» Exercise directions
Transcribe the material from its first line onward, ending with the line that contains "35.481 | 0.25 | 1 |" and adding nothing beyond it.

» Dataset records
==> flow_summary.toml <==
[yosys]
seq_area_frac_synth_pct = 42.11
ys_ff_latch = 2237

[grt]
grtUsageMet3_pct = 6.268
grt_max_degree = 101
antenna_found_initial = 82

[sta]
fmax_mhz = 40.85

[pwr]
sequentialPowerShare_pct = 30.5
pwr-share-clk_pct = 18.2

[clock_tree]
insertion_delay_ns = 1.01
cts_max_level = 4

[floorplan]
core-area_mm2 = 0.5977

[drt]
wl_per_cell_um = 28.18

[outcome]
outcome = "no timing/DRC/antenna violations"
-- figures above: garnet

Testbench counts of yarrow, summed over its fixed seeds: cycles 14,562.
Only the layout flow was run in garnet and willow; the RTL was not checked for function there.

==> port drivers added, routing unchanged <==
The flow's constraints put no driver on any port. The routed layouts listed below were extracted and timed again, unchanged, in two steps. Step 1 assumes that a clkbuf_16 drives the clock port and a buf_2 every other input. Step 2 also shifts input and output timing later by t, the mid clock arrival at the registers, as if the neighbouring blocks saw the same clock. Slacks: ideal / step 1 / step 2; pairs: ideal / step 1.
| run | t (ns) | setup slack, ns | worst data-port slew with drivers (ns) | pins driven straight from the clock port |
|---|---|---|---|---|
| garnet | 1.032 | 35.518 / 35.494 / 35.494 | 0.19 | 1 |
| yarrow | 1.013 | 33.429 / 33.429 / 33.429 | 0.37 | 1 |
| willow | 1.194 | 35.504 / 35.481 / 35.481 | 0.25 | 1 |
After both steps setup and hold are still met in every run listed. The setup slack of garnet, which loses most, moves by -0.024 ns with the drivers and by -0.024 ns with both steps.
Background: an optimization exercise with open tools, aiming at small area, a short achievable clock period and few clock cycles per item. Do not read the settings as production practice. In this exercise RTL edits were held to simulation tests only and were not proved equivalent to the original. No activity file was given, so power comes from the tool's default toggle rates.

## P
// qip_qnt
module qip_qnt (
    input  wire        clk,
    input  wire        rst,           
    input  wire        in_valid,
    output reg         in_ready,
    input  wire [2:0]  in_op,
    input  wire [23:0] in_data,
    input  wire        in_mix,        
    input  wire [6:0]  in_draw,       
    output reg         out_valid,
    input  wire        out_ready,
    output reg  [7:0]  out_byte,
    output wire [11:0] out_slot,
    output reg         out_last       
);
Size: about 800 cells after synthesis, about 88 flip-flops, about 62 I/O pins.
clock: 20.0 ns
lec_check: 0
abc_area: 1
cap_margin: 20
core_margin: 2
core_utilization: 60
cts_buf_list: sky130_fd_sc_hd__clkbuf_8
slew_margin: 20
synth_hierarchical: 1
synth_minimum_keep_size: 0
standard.sh (not shown) runs the stock make flow with config.mk's settings and CLKGATE_MAP_FILE= SYNTH_SCRIPT=/design/flow/synth_recipe.tcl, a recipe that flattens the netlist after the stock synthesis.
==> flow/flow/run.sh <==
#!/bin/bash
# Layout flow: the standard flow (standard.sh, unchanged synthesis), with
# the smallest buffers on the ports and timing repair aimed at a setup slack of
# 14.9 ns on the design's 20 ns clock (the SDC is the design's, unchanged).
# make's full output goes to flow_make.log here; ORFS keeps each step's own
# log under orfs/logs/.
set -euo pipefail
bash standard.sh \
  "BUFFER_PORTS_ARGS=-buffer_cell sky130_fd_sc_hd__buf_1" \
  SETUP_SLACK_MARGIN=14.9 \
  finish > flow_make.log 2>&1
Testbench counts of P, summed over its fixed seeds: cycles 32,016, items 31,428.
Relative to P, the following input files were edited for R:
diff --git a/flow/design.v b/flow/design.v
--- a/flow/design.v
+++ b/flow/design.v
@@ -399,26 +399,26 @@
     wire [7:0] res_hi = is_b ? s1_b : 8'hA0;
     wire [1:0] qq     = {q1, q0};
     wire [7:0] res_byte = {res_hi[7:2], ({2{is_pg}} & qq) | base};
     wire       res_push  = s1_op[2] | (s1_op[1] & s1_op[0]);
     wire       res_start = (s1_op == OP_START);
     reg       st_pend;           
     reg       v1, v2;
     reg [7:0] q1_byte, q2_byte;
     reg       q1_st, q2_st;
-    reg [4:0] yc;                
+    reg [4:0] kc;                
     wire pop = out_valid && out_ready;
     reg  [8:0] sh;               
-    assign out_slot = {sh, yc[2:0]};
-    wire       y_m3  = yc[1] & yc[0];
-    wire       y_23  = y_m3 & yc[4] & yc[2];
-    wire [4:0] e     = y_m3 ? (y_23 ? 5'b10101 : 5'b11000) :
-                       !yc[2] ? 5'd3 : yc[4] ? 5'd1 : 5'd4;
+    reg  [2:0] sl;               
+    assign out_slot = {sh, sl};
+    localparam [31:0] E0 = 32'h002d6735, E1 = 32'h00252525, E2 = 32'h005a1042,
+                      E3 = 32'h00808888, E4 = 32'h00888888;
+    wire [4:0] e = {E4[kc], E3[kc], E2[kc], E1[kc], E0[kc]};
     wire [4:0] lc;
     wire [3:0] ls;
     assign lc[0] = 1'b0;
     genvar gi;
     generate
         for (gi = 0; gi < 4; gi = gi + 1) begin : g_lo
             assign ls[gi]   = sh[gi] ^ e[gi] ^ lc[gi];
             assign lc[gi+1] = (sh[gi] & e[gi]) | (lc[gi] & (sh[gi] ^ e[gi]));
         end
@@ -431,36 +431,38 @@
         for (gi = 0; gi < 5; gi = gi + 1) begin : g_hi
             assign hs[gi]   = sh[gi+4] ^ ht[gi];
             assign ht[gi+1] = (sh[gi+4] ^ e[4]) & ht[gi];
         end
     endgenerate
     wire       pwrap = !e[4] && c4 && sh[8] && sh[6];           
     wire       nwrap = e[4] && !c4 && !(|sh[8:4]);              
     wire [4:0] nh_hi = nwrap ? 5'b10100 : pwrap ? 5'b00000 : hs;
     wire [8:0] nsh   = {nh_hi, ls};
-    wire [4:0] y5    = yc + 5'd5;
-    wire [4:0] nyc   = (yc[4] & (yc[2] | (yc[1] & yc[0]))) ? y5 - 5'd24 : y5;    
+    wire       kc23  = kc[4] & kc[2] & kc[1] & kc[0];
+    wire [4:0] nkc   = kc23 ? 5'd0 : {kc[4] ^ (&kc[3:0]), kc[3] ^ (&kc[2:0]), kc[2] ^ (&kc[1:0]),
+                                       kc[1] ^ kc[0], ~kc[0]};
     wire       ld_skid = v1;
     wire [7:0] ld_byte = {ld_skid ? q1_byte[7:2] : res_hi[7:2],
                           ({2{!ld_skid && is_pg}} & qq) | (ld_skid ? q1_byte[1:0] : base)};
     wire       ld_st   = ld_skid ? q1_st : st_pend;
     wire head_free = !out_valid || pop;
     wire       q1_take = pop ? !v2 : !v1;
     wire [7:0] q1_keep = pop ? q2_byte : q1_byte;
     wire ld_head   = head_free && (v1 || res_push);
     wire v1_n = pop ? (v2 || (v1 && res_push)) : (v1 || (out_valid && res_push));
     wire v2_n = pop ? (v2 && res_push) : (v2 || (v1 && res_push));
     always @(posedge clk) begin
         if (ld_head) begin
             out_byte <= ld_byte;
             sh       <= ld_st ? 9'd3 : nsh;
-            yc       <= ld_st ? 5'd0 : nyc;
-            out_last <= !ld_st && (yc == 5'd14);            
+            kc       <= ld_st ? 5'd0 : nkc;
+            out_last <= !ld_st && (kc == 5'd22);
+            sl       <= ld_st ? 3'd0 : {nkc[2] ^ nkc[0], nkc[1], nkc[0]};
         end
         q1_byte <= {q1_take ? res_hi[7:2] : q1_keep[7:2],
                     ({2{q1_take && is_pg}} & qq) | (q1_take ? base : q1_keep[1:0])};
         q1_st   <= q1_take ? st_pend : (pop ? q2_st : q1_st);
         if (!(v2 && !pop)) begin
             q2_byte <= res_byte;
             q2_st   <= st_pend;
         end
         if (rst) begin
R completed; timing, DRC and antenna clean. Summary of R over P: number of placed instances, taps included rose by 51, multi-input combinational area share did not really move, final non-filler cell total +53, overall power after layout rose about 4%. Max combinational power share across P and R: P. In R, the worst supply voltage drop on vdd came out about 10% below the value in P. Comparing P and R, layout overhead on the synthesized area is lower on P. [compare] base=P new=R: number of cells produced by synthesis now larger, final instance area now larger, mapped cell area now larger, fraction of final layout cells sized beyond drive strength 1 now larger. The share of the clock period used by the worst path after layout was comparable across P and R.
Testbench counts of R, summed over its fixed seeds: cycles 32,016, items 31,428.

static timing again, ports no longer ideal:
The results above use ideal ports. As a check the final layouts listed here were re-extracted and re-timed, cells and wires unchanged. Step 1 (the two cells are an assumption about what drives the block):
set clk [get_ports {clk}]
set_driving_cell -lib_cell sky130_fd_sc_hd__clkbuf_16 $clk
set_driving_cell -lib_cell sky130_fd_sc_hd__buf_2 [delete_from_list [all_inputs] $clk]
Step 2 adds t to the input delays and takes it off the output delays; t is the mean of the earliest and latest rising clock arrival at the registers after step 1. Input paths then give back, and output paths get back, about the clock's delay inside the block. a / b / c = no drivers / after step 1 / after step 2; a / b = the first two.
| run | t, ns | slack for setup (ns) | worst hold slack (ns) | worst data-port slew with drivers (ns) | cell pins on the clock port's net |
|---|---|---|---|---|---|
| P | 0.398 | 14.974 / 14.937 / 14.637 | 0.511 / 0.511 / 0.511 | 0.04 | 1 |
| R | 0.395 | 14.990 / 14.954 / 14.698 | 0.497 / 0.497 / 0.497 | 0.04 | 1 |
After both steps setup and hold are still met in every run listed. For P, which loses most, drivers alone change the setup slack by -0.037 ns; drivers and shift together by -0.337 ns.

» Exercise response
==> flow_summary.toml <==
[yosys]
seq_area_frac_synth_pct = 42.11
ys_ff_latch = 2237

[grt]
grtUsageMet3_pct = 6.268
grt_max_degree = 101
antenna_found_initial = 82

[sta]
fmax_mhz = 40.85

[pwr]
sequentialPowerShare_pct = 30.5
pwr-share-clk_pct = 18.2

[clock_tree]
insertion_delay_ns = 1.01
cts_max_level = 4

[floorplan]
core-area_mm2 = 0.5977

[drt]
wl_per_cell_um = 28.18

[outcome]
outcome = "no timing/DRC/antenna violations"
-- figures above: garnet

Testbench counts of yarrow, summed over its fixed seeds: cycles 14,562.
Only the layout flow was run in garnet and willow; the RTL was not checked for function there.

==> port drivers added, routing unchanged <==
The flow's constraints put no driver on any port. The routed layouts listed below were extracted and timed again, unchanged, in two steps. Step 1 assumes that a clkbuf_16 drives the clock port and a buf_2 every other input. Step 2 also shifts input and output timing later by t, the mid clock arrival at the registers, as if the neighbouring blocks saw the same clock. Slacks: ideal / step 1 / step 2; pairs: ideal / step 1.
| run | t (ns) | setup slack, ns | worst data-port slew with drivers (ns) | pins driven straight from the clock port |
|---|---|---|---|---|
| garnet | 1.032 | 35.518 / 35.494 / 35.494 | 0.19 | 1 |
| yarrow | 1.013 | 33.429 / 33.429 / 33.429 | 0.37 | 1 |
| willow | 1.194 | 35.504 / 35.481 / 35.481 | 0.25 | 1 |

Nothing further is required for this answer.